Rsp5 is the only member of the Nedd4 family of HECT-E3 proteins in yeast and is currently the only ubiquitin ligase shown to be involved in the posttranslational modification of yeast cell-surface proteins [21]. The three WW domains of Rsp5p have been shown to be important for Ste2p ubiquitylation [96], whereas only the second and moreover the third WW are required for the efficient ubiquitylation of Fur4p ([97] and Marchal and Urban-Grimal, unpublished data). These data suggest that the Rsp5p WW domains, or a subset of these domains, are involved, directly or indirectly, in substrate recognition. However, Rsp5p-WW domains are Group I WW that bind PPXY motifs [98] and yeast cell-surface proteins include generally no obvious PPXY motifs that could accommodate the direct binding of Rsp5p-WWs. Thus, there may be other, currently unknown motifs involved in the interaction of Rsp5p via its WW domains, or Rsp5p may interact with its plasma membrane substrates via a novel type of interaction, or with the assistance of adaptors. The Bul proteins are possible candidate adaptor proteins. Bul1p interacts physically with Rsp5p via its PPXY motif, and Bul2p is a homolog [99, 100] . Both Bul proteins contain a PPXY motif and a mutant Bul1p protein with an altered PY-motif has been shown to be defective in Rsp5p binding [100]. Bul1p has been shown to interact with Rsp5p functionally, biochemically, and genetically [99, 100]. Bul1p has been shown to assist Rsp5p in several of its many functions  in the cell [72, 101-104]. Both proteins are conjugated with ubiquitin, the role of this modification being unknown [88]. Deletion of BUL1 and BUL2 impairs cell-surface ubiquitylation and downregulation of the cell-surface transporters Gap1p [72] and Fui1p (Volland, personal communication) but has no effect on Fur4p (Castillon and Urban-Grimal, personal communication). Thus, the Bul proteins may be involved in the recognition of only a subset of of Rsp5p plasma membrane substrates.

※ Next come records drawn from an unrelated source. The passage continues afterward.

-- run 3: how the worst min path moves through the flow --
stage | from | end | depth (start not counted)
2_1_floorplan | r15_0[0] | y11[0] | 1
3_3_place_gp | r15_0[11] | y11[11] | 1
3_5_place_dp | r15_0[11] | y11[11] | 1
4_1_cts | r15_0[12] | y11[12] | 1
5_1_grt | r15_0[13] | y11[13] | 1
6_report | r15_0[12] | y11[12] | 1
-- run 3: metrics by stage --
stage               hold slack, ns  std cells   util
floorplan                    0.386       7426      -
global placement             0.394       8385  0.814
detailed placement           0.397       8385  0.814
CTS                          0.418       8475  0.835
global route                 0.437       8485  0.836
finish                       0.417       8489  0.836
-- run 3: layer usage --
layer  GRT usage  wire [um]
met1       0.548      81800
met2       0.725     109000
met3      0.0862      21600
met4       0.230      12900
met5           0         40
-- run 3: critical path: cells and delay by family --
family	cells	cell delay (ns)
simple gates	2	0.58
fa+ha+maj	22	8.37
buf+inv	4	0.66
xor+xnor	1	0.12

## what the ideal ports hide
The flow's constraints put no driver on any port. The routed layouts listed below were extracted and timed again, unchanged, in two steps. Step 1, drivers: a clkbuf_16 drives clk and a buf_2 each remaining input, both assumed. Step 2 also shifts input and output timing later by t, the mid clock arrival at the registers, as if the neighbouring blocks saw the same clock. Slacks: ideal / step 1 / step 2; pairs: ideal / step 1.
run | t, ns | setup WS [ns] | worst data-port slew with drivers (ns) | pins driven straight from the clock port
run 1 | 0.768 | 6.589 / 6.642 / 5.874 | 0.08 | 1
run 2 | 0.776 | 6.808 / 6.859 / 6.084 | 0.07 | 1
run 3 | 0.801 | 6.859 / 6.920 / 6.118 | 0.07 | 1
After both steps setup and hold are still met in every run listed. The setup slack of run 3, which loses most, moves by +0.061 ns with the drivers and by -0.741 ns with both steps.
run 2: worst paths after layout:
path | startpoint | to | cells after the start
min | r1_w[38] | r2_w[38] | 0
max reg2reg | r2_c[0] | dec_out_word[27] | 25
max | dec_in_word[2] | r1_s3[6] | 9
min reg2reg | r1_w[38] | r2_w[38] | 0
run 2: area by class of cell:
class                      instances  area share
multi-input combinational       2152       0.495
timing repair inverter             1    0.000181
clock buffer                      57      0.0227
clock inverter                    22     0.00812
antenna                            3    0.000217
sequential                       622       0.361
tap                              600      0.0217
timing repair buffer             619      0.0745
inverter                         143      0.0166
Background: an optimization exercise with open tools, aiming at small area, a short achievable clock period and few clock cycles per item. Do not read the settings as production practice.
RTL that was checked went through simulation tests only; none was proved equivalent to the original.
No activity file was given, so power comes from the tool's default toggle rates.

## v6
## mbcq_enc
module mbcq_enc #(
    parameter integer N  = 33,      
    parameter integer HQ = 2        
) (
    input  wire        clk,
    input  wire        rst,         
    input  wire        in_valid,
    output wire        in_ready,
    input  wire        in_last,     
    input  wire [1:0]  in_fmt,      
    input  wire [1:0]  in_k,        
    input  wire [31:0] in_elem,     
    output wire        out_valid,
    input  wire        out_ready,
    output wire        out_hdr,     
    output wire        out_last,    
    output wire [15:0] out_data
);
Size in the first run: about 3100 cells after synthesis, about 61 I/O pins, roughly 45000 sq um of cells after synthesis.
clock: 16.0 ns
lec_check: 0
cap_margin: 20
core_margin: 2
core_utilization: 70
cts_buf_list: sky130_fd_sc_hd__clkbuf_8
cts_cluster_diameter: 70
cts_cluster_size: 14
place_density: 0.8
slew_margin: 20
standard.sh (not shown) runs the stock make flow with config.mk's settings and CLKGATE_MAP_FILE= SYNTH_SCRIPT=/design/flow/synth_recipe.tcl, a recipe that flattens the netlist after the stock synthesis.
==> flow/flow/run.sh <==
#!/bin/bash
# Own layout flow: the standard ORFS flow (standard.sh), with the ports
# buffered by a plain buffer instead of the delay-cell buffer ORFS picks.
# The make output goes to flow.log in the work folder; ORFS's own per-step
# logs stay under orfs/logs/.
set -euo pipefail
bash standard.sh \
  "BUFFER_PORTS_ARGS=-buffer_cell sky130_fd_sc_hd__buf_2" \
  SETUP_SLACK_MARGIN=11.5 \
  finish > flow.log 2>&1
What v7 does differently from v6 at the input level:
diff --git a/flow/design.v b/flow/design.v
--- a/flow/design.v
+++ b/flow/design.v
@@ -57,44 +57,46 @@
     wire        a_sub  = (a_ex == 8'd0);
     wire        a_zero = a_sub && (a_man == 23'd0);
     wire [8:0]  a_base = a_f16 ? 9'd369 : 9'd257;       
     wire [8:0]  a_ebf  = a_sub ? a_base - {4'b0000, a_lz} : a_base - 9'd1 + {1'b0, a_ex};
     wire [8:0]  a_eb   = a_spec ? 9'h1FF : a_zero ? 9'd0 : a_ebf;
     wire [8:0]  a_ebm  = (a_spec || a_zero) ? 9'd0 : a_ebf;    
     wire [22:0] c_frac = a_sub ? (a_man << a_lz) : a_man;
     wire [25:0] c_word = {a_s, a_eb, c_frac[22:8], |c_frac[7:0]};
     reg [25:0]   mem [0:N-1];
-    reg [PW-1:0] wptr, rptr;
     reg [PW:0]   cnt;             
     reg [4:0]  bcnt;              
     reg [8:0]  e_run;             
     reg        esc_run;
     reg [1:0]  k_run;
     wire [8:0] e_new   = (a_ebm > e_run) ? a_ebm : e_run;
     wire       esc_new = esc_run | a_spec;
     wire [1:0] k_new   = (bcnt == 5'd0) ? a_k : k_run;
     wire       b_end   = a_v && (a_last || bcnt == 5'd31);
+    integer w;
     reg [16:0]   hq [0:HQ-1];
     reg [QW-1:0] hq_wp, hq_rp;
     reg [QW:0]   hq_cnt;
     always @(posedge clk) begin
-        if (a_v) mem[wptr] <= c_word;
+        if (a_v) begin
+            mem[0] <= c_word;
+            for (w = 1; w < N; w = w + 1)
+                mem[w] <= mem[w - 1];
+        end
         if (b_end) hq[hq_wp] <= {esc_new, e_new, k_new, bcnt};
     end
     always @(posedge clk) begin
         if (rst) begin
-            wptr    <= {PW{1'b0}};
             bcnt    <= 5'd0;
             e_run   <= 9'd0;
             esc_run <= 1'b0;
             hq_wp   <= {QW{1'b0}};
         end else if (a_v) begin
-            wptr <= (wptr == N - 1) ? {PW{1'b0}} : wptr + 1'b1;
             if (b_end) begin
                 bcnt    <= 5'd0;
                 e_run   <= 9'd0;
                 esc_run <= 1'b0;
                 hq_wp   <= (hq_wp == HQ - 1) ? {QW{1'b0}} : hq_wp + 1'b1;
             end else begin
                 bcnt    <= bcnt + 5'd1;
                 e_run   <= e_new;
                 esc_run <= esc_new;
@@ -102,66 +104,64 @@
             end
         end
     end
     reg        o1_v;
     reg        adv_q;             
     wire       adv = !o1_v;
     reg        rd_act;            
     reg [4:0]  rd_rem;            
     reg [9:0]  rd_eoff;           
-    reg [8:0]  rd_e;              
     reg [1:0]  rd_k;
     reg        rd_esc;
     wire [16:0] hq_h     = hq[hq_rp];
     wire        hq_any   = (hq_cnt != 0);
     wire        iss_hdr  = adv && !rd_act && hq_any;
     wire        iss_code = adv && rd_act;
     wire [8:0]  h_emax   = hq_h[15:7];
     wire        h_nz     = (h_emax != 9'd0);
     wire [1:0]  h_k      = hq_h[6:5];
     wire        h_esc    = hq_h[16];
     always @(posedge clk) begin
         if (rst) begin
             rd_act <= 1'b0;
-            rptr   <= {PW{1'b0}};
             hq_rp  <= {QW{1'b0}};
         end else if (iss_hdr) begin
             rd_act  <= 1'b1;
             rd_rem  <= hq_h[4:0];
             rd_eoff <= !h_nz ? 10'h3FF : {1'b0, h_emax} + {9'd0, h_esc} +
                        ((h_k == 2'd0) ? 10'd10 : (h_k == 2'd1) ? 10'd6 : 10'd2);
-            rd_e    <= h_nz ? h_emax + 9'd129 : 9'd0;
             rd_k    <= h_k;
             rd_esc  <= h_esc;
             hq_rp   <= (hq_rp == HQ - 1) ? {QW{1'b0}} : hq_rp + 1'b1;
         end else if (iss_code) begin
-            rptr   <= (rptr == N - 1) ? {PW{1'b0}} : rptr + 1'b1;
             rd_rem <= rd_rem - 5'd1;
             if (rd_rem == 5'd0) rd_act <= 1'b0;
         end
     end
     wire [PW:0] cnt_nx = cnt + a_v - iss_code;
     wire [QW:0] hq_nx  = hq_cnt + b_end - iss_hdr;
     always @(posedge clk) begin
         if (rst) begin
             cnt    <= {(PW+1){1'b0}};
             hq_cnt <= {(QW+1){1'b0}};
         end else begin
             cnt    <= cnt_nx;
             hq_cnt <= hq_nx;
         end
     end
+    wire [8:0]  rd_koff = ((rd_k == 2'd0) ? 9'd10 : (rd_k == 2'd1) ? 9'd6 : 9'd2) + {8'd0, rd_esc};
+    wire [8:0]  rd_e    = (rd_eoff == 10'h3FF) ? 9'd0 : rd_eoff[8:0] + 9'd129 - rd_koff;
     reg [25:0] rd_word;
     integer m;
     always @(*) begin
         rd_word = 26'd0;
         for (m = 0; m < N; m = m + 1)
-            rd_word = rd_word | (mem[m] & {26{rptr == m}});
+            rd_word = rd_word | (mem[m] & {26{cnt == m + 1}});
     end
     reg        r1_v, r1_hdr, r1_last;
     reg [25:0] r1_w;
     always @(posedge clk) begin
         if (rst) r1_v <= 1'b0;
         else if (adv) r1_v <= iss_hdr || iss_code;
         if (adv_q) begin
             r1_hdr  <= iss_hdr;
             r1_last <= iss_code && (rd_rem == 5'd0);
- Higher part of the total power dissipated in the clock network among v7 and v6: v6
- Comparing v7 and v6, the higher HPWL reported at the end of detailed placement was measured on v6.
- Between v7 and v6, the multi-input gate share of the layout cell area does not differ in any meaningful way.
- For setup slack, v6 and v7 come out practically identical.
- The via count reported for v7 is smaller than that of v6 by 1395.
- The lower final weighted congestion in routability-driven placement of v7 and v6 is in v6.
- Cell depth of the worst flop-to-flop path in v7 is 14 below v6.
- Multiplexer fraction of the synthesized cell area (higher): v7
- v7 vs. v6: non-clock buffer count went down by about 25%.
- The higher logic gate share of total power of v7 and v6 is in v6.
Testbench counts of v7, summed over its fixed seeds: cycles 377,501, items 363,761.
For v6, only the layout was checked, not whether the RTL still works.

-- what the ideal ports hide --
No port has a modelled driver above. Below, the same layouts with a new extraction and two added sets of constraints. Step 1: set_driving_cell puts a clkbuf_16 on clk and a buf_2 on each other input, an assumption about the parent block. Step 2 also shifts input and output timing later by t, the mid clock arrival at the registers, as if the neighbouring blocks saw the same clock. Three values: no drivers, after step 1, after step 2; two values: the first two.
| run | t, ns | setup WS [ns] | hold slack, ns | worst setup path at the end | worst register clock-pin slew, ns |
|---|---|---|---|---|---|
| v6 | 0.786 | 11.559 / 11.494 / 10.944 | 0.429 / 0.429 / 0.429 | input to register | 0.10 / 0.10 |
| v7 | 0.778 | 11.557 / 11.491 / 10.996 | 0.431 / 0.431 / 0.431 | input to register | 0.11 / 0.11 |
After both steps every run listed still meets setup and hold. For v6, which loses most, drivers alone change the setup slack by -0.065 ns; drivers and shift together by -0.615 ns.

A last possibility would be that productive Rsp5p-membrane proteins interaction at the cell surface could be only transient and weak as already postulated for Nedd4-Eps15 interaction [105]. No physical interaction has been found between Rsp5p and the cytoplasmic part of Fur4p containing the PEST signal for ubiquitylation (even if a PEST variant efficiently constitutively ubiquitylated in vivo after changing all Ser residues to Glu, which mimics phosphorylation, was used) (Castillon and Urban-Grimal, unpublished data). Rsp5p is peripherally associated with membranes and has been shown to function as part of a multimeric protein complex at the plasma membrane [96, 106]. One possiblity would be that at this location Rsp5p could be able to recognize any of its target lysines provided that they are uncovered following a change in the conformation of the substrate protein due to phosphorylation at a nearby site.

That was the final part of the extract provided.